## TASK REQUIREMENTS
Look through the listing below, and wherever a line has the string "posedge", copy it.

## MATERIAL FOR THE TASK
<file path="src/rtl/idm_div.sv">
// Pipelined restoring divider, one quotient bit per stage, with a payload carried alongside.
// Self-contained; instantiated by idm_car_following_accel.
`default_nettype none

module idm_div #(
	parameter int NW = 33,
	parameter int DW = 16,
	parameter int PW = 8
) (
	input  logic          clk,
	input  logic          arst_n,
	input  logic          en,
	input  logic          vld,
	input  logic [NW-1:0] num,
	input  logic [DW-1:0] den,
	input  logic [PW-1:0] pay,
	output logic          quo_vld,
	output logic [NW-1:0] quo,
	output logic [PW-1:0] quo_pay
);

	logic          vld_s [NW+1];
	logic [DW-1:0] rem_s [NW+1];
	logic [NW-1:0] num_s [NW+1];
	logic [NW-1:0] quo_s [NW+1];
	logic [DW-1:0] den_s [NW+1];
	logic [PW-1:0] pay_s [NW+1];

	assign vld_s[0] = vld;
	assign rem_s[0] = '0;
	assign num_s[0] = num;
	assign quo_s[0] = '0;
	assign den_s[0] = den;
	assign pay_s[0] = pay;

	for (genvar k = 0; k < NW; k++) begin : g_stage
		logic [DW:0] trial;
		logic        ge;

		assign trial = {rem_s[k], num_s[k][NW-1]};
		assign ge    = trial >= {1'b0, den_s[k]};

		always_ff @(posedge clk or negedge arst_n) begin
			if (!arst_n) begin
				vld_s[k+1] <= 1'b0;
			end else if (en) begin
				vld_s[k+1] <= vld_s[k];
			end
		end

		always_ff @(posedge clk) begin
			if (en) begin
				if (ge) begin
					rem_s[k+1] <= DW'(trial - {1'b0, den_s[k]});
				end else begin
					rem_s[k+1] <= trial[DW-1:0];
				end
				num_s[k+1] <= num_s[k] << 1;
				quo_s[k+1] <= {quo_s[k][NW-2:0], ge};
				den_s[k+1] <= den_s[k];
				pay_s[k+1] <= pay_s[k];
			end
		end
	end

	assign quo_vld = vld_s[NW];
	assign quo     = quo_s[NW];
	assign quo_pay = pay_s[NW];

endmodule

`default_nettype wire

</file>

## TASK SOLUTION
		always_ff @(posedge clk or negedge arst_n) begin
		always_ff @(posedge clk) begin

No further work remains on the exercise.